• **What you should do**: Quote the listing below word for word, stopping after the line that contains "Single-master, N-slave Wishbone".

• **Records to process**:
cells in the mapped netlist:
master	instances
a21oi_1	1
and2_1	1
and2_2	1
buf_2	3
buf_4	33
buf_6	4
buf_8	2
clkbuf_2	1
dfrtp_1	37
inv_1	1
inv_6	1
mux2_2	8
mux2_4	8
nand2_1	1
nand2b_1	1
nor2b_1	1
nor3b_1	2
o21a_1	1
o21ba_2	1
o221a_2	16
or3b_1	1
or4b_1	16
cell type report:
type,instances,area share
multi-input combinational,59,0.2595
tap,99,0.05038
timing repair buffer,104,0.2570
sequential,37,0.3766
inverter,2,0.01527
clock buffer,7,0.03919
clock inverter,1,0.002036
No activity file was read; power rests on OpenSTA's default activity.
==> config.mk <==
export PLATFORM = sky130hd
export DESIGN_NAME = wb_interconnect_nslv
export DESIGN_NICKNAME = d
export VERILOG_FILES = /design/src/rtl/wb_interconnect_nslv.sv
export SDC_FILE = /design/constraint.sdc
export NUM_CORES = 1
export LEC_CHECK = 0
export CELL_PAD_IN_SITES_DETAIL_PLACEMENT = 0
export CELL_PAD_IN_SITES_GLOBAL_PLACEMENT = 2
export CORE_UTILIZATION = 17
export CTS_BUF_LIST = sky130_fd_sc_hd__clkbuf_4 sky130_fd_sc_hd__clkbuf_8 sky130_fd_sc_hd__clkbuf_16
export CTS_CLUSTER_SIZE = 8
export DETAILED_ROUTE_END_ITERATION = 6
export GPL_ROUTABILITY_DRIVEN = 0
export PLACE_DENSITY = 0.77
export REMOVE_ABC_BUFFERS = 1
export SLEW_MARGIN = 25
export SYNTH_ARGS = -nofsm -noshare
export SYNTH_HDL_FRONTEND = slang
export SYNTH_SLANG_ARGS = --single-unit
==> constraint.sdc <==
create_clock -name clk_i -period 1.72 [get_ports clk_i]
set_input_delay 0.258 -clock clk_i [delete_from_list [all_inputs] [get_ports clk_i]]
set_output_delay 0.258 -clock clk_i [all_outputs]
set_load 0.01 [all_outputs]
==> src/rtl/wb_interconnect_nslv.sv <==
// Single-master, N-slave Wishbone classic interconnect with registered decode,
// unmapped-address error, per-transaction watchdog and master-abort handling.
module wb_interconnect_nslv #(
  parameter int NUM_SLAVES  = 4,
  parameter int ADDR_WD     = 32,
  parameter int DATA_WD     = 32,
  parameter int SLV_ADDR_WD = 9,
  parameter int SEL_LSB     = 9,
  parameter int SEL_WD      = 3,
  parameter int TIMEOUT_CYC = 255,
  parameter int CNT_WD      = 8
) (
  input  logic                            clk_i,
  input  logic                            rst_n,
  input  logic                            m_wb_cyc_i,
  input  logic                            m_wb_stb_i,
  input  logic                            m_wb_we_i,
  input  logic [ADDR_WD-1:0]              m_wb_adr_i,
  input  logic [DATA_WD-1:0]              m_wb_dat_i,
  input  logic [DATA_WD/8-1:0]            m_wb_sel_i,
  output logic [DATA_WD-1:0]              m_wb_dat_o,
  output logic                            m_wb_ack_o,
  output logic                            m_wb_err_o,
  output logic [NUM_SLAVES-1:0]           s_wb_cyc_o,
  output logic [NUM_SLAVES-1:0]           s_wb_stb_o,
  output logic                            s_wb_we_o,
  output logic [SLV_ADDR_WD-1:0]          s_wb_adr_o,
  output logic [DATA_WD-1:0]              s_wb_dat_o,
  output logic [DATA_WD/8-1:0]            s_wb_sel_o,
  input  logic [NUM_SLAVES*DATA_WD-1:0]   s_wb_dat_i,
  input  logic [NUM_SLAVES-1:0]           s_wb_ack_i
);

  // Handshake: a request is taken when cyc&stb are high in IDLE; the master
  // sees exactly one ack or err cycle per accepted request unless it drops
  // cyc first (abort), in which case it sees neither.
  localparam int SEL_BW = DATA_WD / 8;

  localparam logic [1:0] ST_IDLE = 2'd0;
  localparam logic [1:0] ST_REQ  = 2'd1;
  localparam logic [1:0] ST_RESP = 2'd2;
  localparam logic [1:0] ST_ERR  = 2'd3;

  localparam logic [CNT_WD-1:0] TMO_LIM = CNT_WD'(TIMEOUT_CYC);

  logic [1:0]               state_q, state_d;
  logic [CNT_WD-1:0]        cnt_q, cnt_d;
  logic [NUM_SLAVES-1:0]    cyc_q, cyc_d;
  logic                     we_q, we_d;
  logic [SLV_ADDR_WD-1:0]   adr_q, adr_d;
  logic [DATA_WD-1:0]       wdat_q, wdat_d;
  logic [SEL_BW-1:0]        sel_q, sel_d;
  logic [DATA_WD-1:0]       rdat_q, rdat_d;
  logic                     ack_q, ack_d;
  logic                     err_q, err_d;

  logic [NUM_SLAVES-1:0]    dec;
  logic [DATA_WD-1:0]       ack_dat;
  logic [CNT_WD-1:0]        cnt_inc;
  logic                     ack_hit;
  logic                     tmo_hit;
  logic                     unused_adr;

  // Only the slave-index field and the forwarded low bits are meaningful.
  assign unused_adr = ^m_wb_adr_i;

  // cyc_q doubles as the latched one-hot slave select while in REQ.
  always_comb begin
    dec     = '0;
    ack_dat = '0;
    for (int i = 0; i < NUM_SLAVES; i++) begin
      dec[i]  = (m_wb_adr_i[SEL_LSB +: SEL_WD] == SEL_WD'(i));
      ack_dat = ack_dat | ({DATA_WD{cyc_q[i]}} & s_wb_dat_i[i*DATA_WD +: DATA_WD]);
    end
    ack_hit = |(s_wb_ack_i & cyc_q);
    cnt_inc = cnt_q + CNT_WD'(1);
    tmo_hit = (cnt_inc == TMO_LIM);
  end

  always_comb begin
    state_d = state_q;
    cnt_d   = cnt_q;
    cyc_d   = cyc_q;
    we_d    = we_q;
    adr_d   = adr_q;
    wdat_d  = wdat_q;
    sel_d   = sel_q;
    rdat_d  = rdat_q;
    ack_d   = 1'b0;
    err_d   = 1'b0;
    case (state_q)
      ST_IDLE: begin
        if (m_wb_cyc_i && m_wb_stb_i) begin
          we_d   = m_wb_we_i;
          adr_d  = m_wb_adr_i[SLV_ADDR_WD-1:0];
          wdat_d = m_wb_dat_i;
          sel_d  = m_wb_sel_i;
          cnt_d  = '0;
          if (|dec) begin
            state_d = ST_REQ;
            cyc_d   = dec;
          end else begin
            state_d = ST_ERR;
            err_d   = 1'b1;
            rdat_d  = '0;
          end
        end
      end
      ST_REQ: begin
        // Abort outranks ack, and ack outranks timeout in the same cycle.
        if (!m_wb_cyc_i) begin
          state_d = ST_IDLE;
          cyc_d   = '0;
          cnt_d   = '0;
        end else if (ack_hit) begin
          state_d = ST_RESP;
          cyc_d   = '0;
          cnt_d   = '0;
          ack_d   = 1'b1;
          rdat_d  = we_q ? '0 : ack_dat;
        end else if (tmo_hit) begin
          state_d = ST_ERR;
          cyc_d   = '0;
          cnt_d   = '0;
          err_d   = 1'b1;
          rdat_d  = '0;
        end else begin
          cnt_d = cnt_inc;
        end
      end
      ST_RESP: begin
        state_d = ST_IDLE;
        cnt_d   = '0;
      end
      ST_ERR: begin
        state_d = ST_IDLE;
        cnt_d   = '0;
      end
      default: begin
        state_d = ST_IDLE;
        cyc_d   = '0;
        cnt_d   = '0;
      end
    endcase
  end

  always_ff @(posedge clk_i) begin
    if (!rst_n) begin
      state_q <= ST_IDLE;
      cnt_q   <= '0;
      cyc_q   <= '0;
      we_q    <= 1'b0;
      adr_q   <= '0;
      wdat_q  <= '0;
      sel_q   <= '0;
      rdat_q  <= '0;
      ack_q   <= 1'b0;
      err_q   <= 1'b0;
    end else begin
      state_q <= state_d;
      cnt_q   <= cnt_d;
      cyc_q   <= cyc_d;
      we_q    <= we_d;
      adr_q   <= adr_d;
      wdat_q  <= wdat_d;
      sel_q   <= sel_d;
      rdat_q  <= rdat_d;
      ack_q   <= ack_d;
      err_q   <= err_d;
    end
  end

  assign m_wb_dat_o = rdat_q;
  assign m_wb_ack_o = ack_q;
  assign m_wb_err_o = err_q;
  assign s_wb_cyc_o = cyc_q;
  assign s_wb_stb_o = cyc_q;
  assign s_wb_we_o  = we_q;
  assign s_wb_adr_o = adr_q;
  assign s_wb_dat_o = wdat_q;
  assign s_wb_sel_o = sel_q;

endmodule

=== After elaboration in Yosys (flattened, before gate mapping) ===
Cells that the tools add are included.

* Flip-flop bits (word level): 94
* Bits in latches: 0
* Memory bits (writable): 0
* ROM bits: 0
* Input bits: 205
* Output and inout bits: 88
* Logic and storage cells: 75
* Memories: 0

* Add/sub/neg operators: 1
* $mul: 0
* Divide/modulo/power cells: 0
* $lt $le $gt $ge: 0
* Eq/ne operators: 13
* Shift operators: 0
* Mux-type cells: 31
* Bitwise operators: 8
* Reduce and logical (&&, ||, !) cells: 12

{| class="wikitable"
|+ Operators by type and width
! cell !! number
|-
| two-way mux 32 bit || 6
|-
| AND 32 bit || 4
|-
| bitwise OR 32 bit || 3
|-
| case mux 32 bit (2 select lines) || 1
|-
| two-way mux 8 bit || 4
|-
| case mux 8 bit (3 select lines) || 1
|-
| two-way mux 4 bit || 5
|-
| two-way mux 2 bit || 5
|-
| adder 8 x 1 -> 8 bit (second input constant) || 1
|-
| equality test 8 bit (second input constant) || 1
|-
| inequality test 2 bit (second input constant) || 4
|-
| case mux 4 bit (2 select lines) || 1
|-
| OR reduction 4 bit || 2
|-
| equality test 3 x 2 -> 1 bit (second input constant) || 2
|-
| two-way mux 1 bit || 6
|-
| case mux 2 bit (3 select lines) || 1
|-
| AND reduction 5 bit || 1
|-
| AND 4 bit || 1
|-
| equality test 2 bit (second input constant) || 2
|-
| inequality test 4 bit (second input constant) || 1
|-
| AND reduction 2 bit || 2
|-
| AND reduction 4 bit || 1
|-
| equality test 3 x 1 -> 1 bit (second input constant) || 1
|-
| zero test 3 bit || 1
|-
| other kinds (8) || 8
|}

=== Logic depth before layout (Yosys ltp) ===
* Depth after elaboration: 8
* Depth in mapped cells: 7
* Gate-level depth less buffers: 6

=== Least setup slack after synthesis ===
OpenSTA, ideal clock, no wires.

* Kind: flip-flop to flip-flop
* Start: register cnt_q[0]
* End: register rdat_q[11], in the netlist m_wb_dat_o[11]
* Setup time: 116 ps
* Arrival time: 1705 ps
* Required time: 1604 ps
* Slack: -102 ps
* Stages on the path, launching flop included: 8
* Path buffers: 1
* Period minus slack after synthesis: 1822 ps
* Cells stage by stage: dfxtp_1 > ha_1 > nand3_1 > xor2_1 > a211oi_2 > a31oi_4 > buf_6 > a31o_2

* Cells in the longest elaborated chain, start to end: 4

{| class="wikitable"
|+ RTL lines
! what !! RTL line !! RTL
|-
| start, declared || 47 || <nowiki>logic [CNT_WD-1:0] cnt_q, cnt_d;</nowiki>
|-
| start signal, assigned || 161 || <nowiki>cnt_q <= cnt_d;</nowiki>
|-
| adder 8 x 1 -> 8 bit || 76 || <nowiki>cnt_inc = cnt_q + CNT_WD'(1);</nowiki>
|-
| equality test 8 bit || 77 || <nowiki>tmo_hit = (cnt_inc == TMO_LIM);</nowiki>
|-
| inequality test 3 bit (no line) || -- ||
|-
| AND reduction 5 bit (no line) || -- ||
|-
| end signal, assigned || 167 || <nowiki>rdat_q <= rdat_d;</nowiki>
|-
| end, declared || 53 || <nowiki>logic [DATA_WD-1:0] rdat_q, rdat_d;</nowiki>
|}

Every way passes these cells.
A chain may end at the register's enable or synchronous reset.

=== Final worst setup path ===
* Start: register cnt_q[0]
* End: register rdat_q[23], in the netlist m_wb_dat_o[23]

The elaborated chain is that of the path after synthesis.

==> impl_summary.md <==
Synthesis
Of all flip-flops after synthesis, the portion carrying an async set or reset was 0%. The number of different library cells in the post-synthesis netlist is 45. In this run, synthesis produced a sequential element count of 94.

The Yosys step of the flow raised 0 warnings. The post-synthesis instance total is 539. Dividing the synthesized area by the synthesized cell count gives 8.364 µm². In this run, synthesis inferred 0 flip-flops with an integrated enable.

For this run, the leading register cell type out of synthesis is sky130_fd_sc_hd__dfxtp_1. The sequential area share after synthesis is around two fifths. The netlist area before placement is 4508 µm².

Worst hold path
The worst hold path begins at rst_n. The endpoint of the worst hold path is m_wb_err_o. The type of the tightest min-delay check is in -> reg. The worst hold path passes through 4 cells.

Floorplan
The area of the die is roughly 27000 µm². The number of rows created at floorplan is 59. The x dimension of the die is 164.8 µm. The die extent in y is between 150 and 200 µm. Once the floorplan was initialized, standard cells occupied 17.30% of the core. The number of top-level pins is 293. The total core area is around 26000 µm².

Timing
The slew of the pin with the lowest slew margin is between 0.6 and 0.7 ns. Static timing analysis puts the maximum clock frequency at 0.5234 GHz. The worst relative slew slack is 59.57%. The count of pins over their slew limit is 0. The final-report setup violation count is between 40 and 50. The total count of hold-check failures in the final report is 0. The final critical delay including setup and external delays is 1.911 ns. Setup repair after global routing could not meet its margin everywhere. The largest clock skew in the final design is 0.007143 ns. Setup slack on the critical path of the routed design comes to -0.1905 ns. The portion of the clock cycle consumed by the worst path in the final layout is 111.1%.

Critical path
In this run the critical register-to-register path is captured at m_wb_dat_o[23]. The worst setup path is captured at a flop. The master of the slowest instance on the critical path is sky130_fd_sc_hd__dfxtp_4. The critical path startpoint category is a flop. The setup slack of the most critical reg-to-reg path is -0.19 ns. The worst register-to-register path has a depth of 9. The critical path is of the reg -> reg type. Walking the worst path, the cells encountered are buf_4, inv_1, ha_1, nand3_1, a211oi_4, buf_6, a31oi_4, buf_12, a31o_2.

The startpoint identified for the worst register-to-register timing path is cnt_q[0]. At the worst endpoint, the arrival time is about 2.2 ns. The peak fanout along the critical path is 16. The delay of the slowest critical-path stage is 0.37 ns. STA puts the critical path data required time at 1.96 ns.

Final layout
The count of nets after finishing is 1040. Cells fill between 30 and 40% of the core in the end. The number of diodes is 0. After routing the design area is 8670 µm². From synthesis to final layout, the design area changed by 92.31%. Leaving out fill and tap cells, the most frequent cell in the layout is sky130_fd_sc_hd__clkdlybuf4s50_1. The share of final-layout standard cells stronger than drive strength 1 is 17.56%. Leaving out fill and tap cells, the most frequent cells in the layout are 264 x sky130_fd_sc_hd__clkdlybuf4s50_1, 144 x sky130_fd_sc_hd__nand2_1, 86 x sky130_fd_sc_hd__dfxtp_1, 64 x sky130_fd_sc_hd__a22oi_1, 48 x sky130_fd_sc_hd__a21boi_0.

Run
Across the run, the number of max-cap violations was 0.

Drt
The count of nets left with antenna violations after detail routing is 0. The sum of routed wire length over all layers is 20.78 mm. The detail-routed net length per standard cell is 17.73 µm. The detailed-router iteration count before antenna repair is 4. Across all layers, the routed design uses 5030 vias. The total DRC errors in the routed layout is 0. After detailed routing, the number of vias per cell comes to 4.292. The DRC marker count from the first detailed-route iteration is just under 200.

Clocking
The clock tree from TritonCTS is done. Buffers inserted to repair hold after CTS numbered 0. The clock latency on the worst-skew pair is 0.34 ns. Clock tree synthesis found a total of 94 sinks. The tree is rooted in a sky130_fd_sc_hd__clkbuf_16.

TritonCTS created 9 clock buffers. After clock tree synthesis, the clock-pin slew on the worst setup and hold paths is approximately 0.07 ns. The number of H-tree levels is 3. Counting along the longest clock path gives a buffer depth of 2.

Global route
The pin count of the biggest net entering global routing is 86. The global-route wire length before repair is roughly 29 mm. The initial antenna violation count was 1. The total global routing overflow is 0. The global-route total usage across every layer is 14.41%.

The number of global-route vias before repair is 4914.

Pwr
The largest vdd supply drop is 0.3970 mV. The analysis attributes to cell leakage a power of 3.373 nW. For this design the ratio of total power to cell area is 613.9 nW/µm².

Placed design
Summed over all nets, the half-perimeter wirelength after detailed placement is 12.64 mm. The total placed instance area is 7761 µm². The count of buffers added on input and output ports is 272. The placement-stage worst setup slack is -0.6603 ns.

Run status
The flow ran to the end, but the final reports show violations. The checks that failed: negative setup slack.
==> critical path, delay by kind of cell, from the launching register on <==
family,cells,cell delay (ns)
AO/OA/AOI/OAI,3,0.59
adder cells (fa/ha/maj),1,0.15
buffers and inverters,4,0.50
flip-flops,1,0.37
AND/OR/NAND/NOR,1,0.17
==> cell usage after synthesis, drive strengths merged, types with 2 or more instances <==
cell type	number	area [µm²]
o211ai	4	30.03
ha	2	25.02
a22oi	64	480.5
nor3b	2	15.01
a31o	32	280.3
nor2	11	41.29
or2	3	18.77
nor2b	2	12.51
nand3	3	15.01
nor4bb	2	20.02
a21boi	48	360.4
xnor2	2	25.03
clkbuf	34	127.6
xor2	2	17.52
o221ai	3	26.28
a21oi	6	30.03
buf	18	111.4
dfxtp	94	1882
and2	2	12.51
nand2	145	544.3
o21ai	10	53.80
and3	33	206.5
or3	2	12.51
nor4b	3	32.53
==> registers in the layout (all words and copies together) (netlist names) <==
name        count
s_wb_adr_o      9
s_wb_dat_o     32
s_wb_sel_o      4
state_q         2
m_wb_ack_o      1
m_wb_dat_o     32
cnt_q           8
s_wb_cyc_o      4
m_wb_err_o      1
s_wb_we_o       1
==> through the flow <==
step | instances | hold slack, ns | power, mW | setup TNS, ns
global route | 1172 | 0.3979 | 5.567 | -9.484
global placement | 1134 | 0.4504 | 3.191 | -35.99
CTS | 1162 | 0.3629 | 5.404 | -4.424
floorplan | 487 | 0.3964 | 2.517 | -226.45
detailed placement | 1134 | 0.4567 | 3.194 | -35.70
finish | 1172 | 0.3945 | 5.323 | -6.288
==> what timing repair did <==
| item | in CTS | in global routing |
|---|---|---|
| buffers inserted | 8 | 8 |
| gates cloned | 5 | 2 |
| endpoints found under the setup margin | 54 | 47 |
| pin swaps | 5 | 9 |
| resized for setup | 61 | 21 |
==> metal layers <==
metal	wire length [µm]	GRT usage, %	share of wire (%)	vias up
met2	10520	25.27	51	119
met4	191	3.461	0.92	0
met1	9200	18.11	44	2385
li1	-	-	-	2514
met5	0	0	0	-
met3	866	2.562	4.2	12
==> report_power, final <==
| group | internal [mW] | switching, mW | leakage (nW) |
|---|---|---|---|
| Sequential | 2.22 | 0.0365 | 0.768 |
| Combinational | 0.611 | 0.348 | 2.45 |
| Clock | 1.22 | 0.886 | 0.152 |
| Total | 4.05 | 1.27 | 3.37 |
==> layout make-up <==
| class | count | area, µm² |
|---|---|---|
| clock buffer | 12 | 260.3 |
| clock inverter | 3 | 43.79 |
| fill | 2729 | 17390 |
| inverter | 1 | 3.754 |
| multi-input combinational | 393 | 2620 |
| sequential | 94 | 1909 |
| tap | 335 | 419.2 |
| timing repair buffer | 334 | 3413 |
==> worst max path at each step <==
stage	startpoint	end	slack (ns)	depth (start not counted)
CTS	cnt_q[0]	m_wb_dat_o[23]	-0.13	8
finish	cnt_q[0]	m_wb_dat_o[23]	-0.19	9
global route	cnt_q[0]	m_wb_dat_o[23]	-0.25	8
detailed placement	s_wb_ack_i[1]	m_wb_dat_o[23]	-0.66	6
global placement	s_wb_ack_i[1]	m_wb_dat_o[3]	-0.66	6
floorplan	state_q[0]	m_wb_dat_o[0]	-3.44	5
==> kinds of logic after synthesis <==
family          Yosys count  share of synthesized area, %
simple gates            212                         21.34
compound gates          174                         30.03
flops                    94                         41.74
buf+inv                  53                         5.384
xor+xnor                  4                        0.9439
fa+ha+maj                 2                        0.5550
(Power assumes the default switching activity.)
<file path="config.mk">
export PLATFORM = sky130hd
export DESIGN_NAME = uart_rx
export DESIGN_NICKNAME = d
export VERILOG_FILES = /design/src/rtl/uart_pkg.sv /design/src/rtl/uart_rx_sync.sv /design/src/rtl/uart_rx.sv
export SDC_FILE = /design/constraint.sdc
export NUM_CORES = 1
export LEC_CHECK = 0
export CORE_MARGIN = 2
export CORE_UTILIZATION = 51
export CTS_CLUSTER_DIAMETER = 120
export DETAILED_ROUTE_END_ITERATION = 16
export GPL_TIMING_DRIVEN = 0
export MAX_ROUTING_LAYER = met4
export PLACE_DENSITY = 0.73
export SLEW_MARGIN = 5
export SYNTH_ARGS = -nofsm -noshare
export SYNTH_HDL_FRONTEND = slang
export SYNTH_SLANG_ARGS = --single-unit
</file>
<file path="constraint.sdc">
create_clock -name clk -period 2.15 [get_ports clk]
set_clock_uncertainty 0.1 [all_clocks]
set_input_delay 0.215 -clock clk [delete_from_list [all_inputs] [get_ports clk]]
set_output_delay 0.215 -clock clk [all_outputs]
set_load 0.02 [all_outputs]
</file>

• **Output for this exercise**:
cells in the mapped netlist:
master	instances
a21oi_1	1
and2_1	1
and2_2	1
buf_2	3
buf_4	33
buf_6	4
buf_8	2
clkbuf_2	1
dfrtp_1	37
inv_1	1
inv_6	1
mux2_2	8
mux2_4	8
nand2_1	1
nand2b_1	1
nor2b_1	1
nor3b_1	2
o21a_1	1
o21ba_2	1
o221a_2	16
or3b_1	1
or4b_1	16
cell type report:
type,instances,area share
multi-input combinational,59,0.2595
tap,99,0.05038
timing repair buffer,104,0.2570
sequential,37,0.3766
inverter,2,0.01527
clock buffer,7,0.03919
clock inverter,1,0.002036
No activity file was read; power rests on OpenSTA's default activity.
==> config.mk <==
export PLATFORM = sky130hd
export DESIGN_NAME = wb_interconnect_nslv
export DESIGN_NICKNAME = d
export VERILOG_FILES = /design/src/rtl/wb_interconnect_nslv.sv
export SDC_FILE = /design/constraint.sdc
export NUM_CORES = 1
export LEC_CHECK = 0
export CELL_PAD_IN_SITES_DETAIL_PLACEMENT = 0
export CELL_PAD_IN_SITES_GLOBAL_PLACEMENT = 2
export CORE_UTILIZATION = 17
export CTS_BUF_LIST = sky130_fd_sc_hd__clkbuf_4 sky130_fd_sc_hd__clkbuf_8 sky130_fd_sc_hd__clkbuf_16
export CTS_CLUSTER_SIZE = 8
export DETAILED_ROUTE_END_ITERATION = 6
export GPL_ROUTABILITY_DRIVEN = 0
export PLACE_DENSITY = 0.77
export REMOVE_ABC_BUFFERS = 1
export SLEW_MARGIN = 25
export SYNTH_ARGS = -nofsm -noshare
export SYNTH_HDL_FRONTEND = slang
export SYNTH_SLANG_ARGS = --single-unit
==> constraint.sdc <==
create_clock -name clk_i -period 1.72 [get_ports clk_i]
set_input_delay 0.258 -clock clk_i [delete_from_list [all_inputs] [get_ports clk_i]]
set_output_delay 0.258 -clock clk_i [all_outputs]
set_load 0.01 [all_outputs]
==> src/rtl/wb_interconnect_nslv.sv <==
// Single-master, N-slave Wishbone classic interconnect with registered decode,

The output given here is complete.